Brief: Look through the entries that follow and count the lines with the word "logic". The reply is that number alone.

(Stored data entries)

----

[src/rtl/i2c_reg_responder_pkg.sv]
// Shared types and constants for the I2C register responder.
// Latency: n/a (declarations only).
// Backpressure: n/a.
package i2c_reg_responder_pkg;

  typedef enum logic [3:0] {
    S_IDLE,
    S_DEV,
    S_ACK_DEV,
    S_REG,
    S_ACK_REG,
    S_WDATA,
    S_ACK_WR,
    S_RDATA,
    S_ACK_RD,
    S_IGNORE
  } i2c_state_e;

  // SDA level of an acknowledge bit (low) and a not-acknowledge (released high).
  localparam logic I2C_ACK  = 1'b0;
  localparam logic I2C_NACK = 1'b1;

  // Bit counter must hold 0..8 (eight data bits plus the "byte done" count).
  localparam int BIT_CNT_W = 4;

endpackage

----

Output of the task: 3